*What is needed*
Beginning with the first line below, please restate each line exactly, down to and including the line containing "export GPL_TIMING_DRIVEN = 0".

[Records from a collection]
■ ■ ■ ■ ■ ■ ■
===== config.mk =====
export PLATFORM = sky130hd
export DESIGN_NAME = tl_inflight_tracker_flat
export DESIGN_NICKNAME = d
export VERILOG_FILES = /design/src/rtl/tl_inflight_tracker_pkg.sv /design/src/rtl/tl_inflight_tracker_if.sv /design/src/rtl/tl_beat_counter.sv /design/src/rtl/tl_inflight_tracker.sv /design/src/flat_wrapper.sv
export SDC_FILE = /design/constraint.sdc
export NUM_CORES = 1
export LEC_CHECK = 0
export CELL_PAD_IN_SITES_DETAIL_PLACEMENT = 0
export CELL_PAD_IN_SITES_GLOBAL_PLACEMENT = 1
export CORE_ASPECT_RATIO = 0.6
export CORE_MARGIN = 5
export CORE_UTILIZATION = 48
export DETAILED_ROUTE_END_ITERATION = 6
export GPL_TIMING_DRIVEN = 0
export PLACE_DENSITY_LB_ADDON = 0.1
export SLEW_MARGIN = 30
export SYNTH_ARGS = -nofsm -noshare
export SYNTH_HDL_FRONTEND = slang
export SYNTH_HIERARCHICAL = 1
export SYNTH_SLANG_ARGS = --single-unit

===== constraint.sdc =====
create_clock -name clock -period 5.24 [get_ports clock]
set_input_delay 1.048 -clock clock [delete_from_list [all_inputs] [get_ports clock]]
set_output_delay 1.048 -clock clock [all_outputs]
set_load 0.02 [all_outputs]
■ ■ ■ ■ ■ ■ ■
*Exercise output*
===== config.mk =====
export PLATFORM = sky130hd
export DESIGN_NAME = tl_inflight_tracker_flat
export DESIGN_NICKNAME = d
export VERILOG_FILES = /design/src/rtl/tl_inflight_tracker_pkg.sv /design/src/rtl/tl_inflight_tracker_if.sv /design/src/rtl/tl_beat_counter.sv /design/src/rtl/tl_inflight_tracker.sv /design/src/flat_wrapper.sv
export SDC_FILE = /design/constraint.sdc
export NUM_CORES = 1
export LEC_CHECK = 0
export CELL_PAD_IN_SITES_DETAIL_PLACEMENT = 0
export CELL_PAD_IN_SITES_GLOBAL_PLACEMENT = 1
export CORE_ASPECT_RATIO = 0.6
export CORE_MARGIN = 5
export CORE_UTILIZATION = 48
export DETAILED_ROUTE_END_ITERATION = 6
export GPL_TIMING_DRIVEN = 0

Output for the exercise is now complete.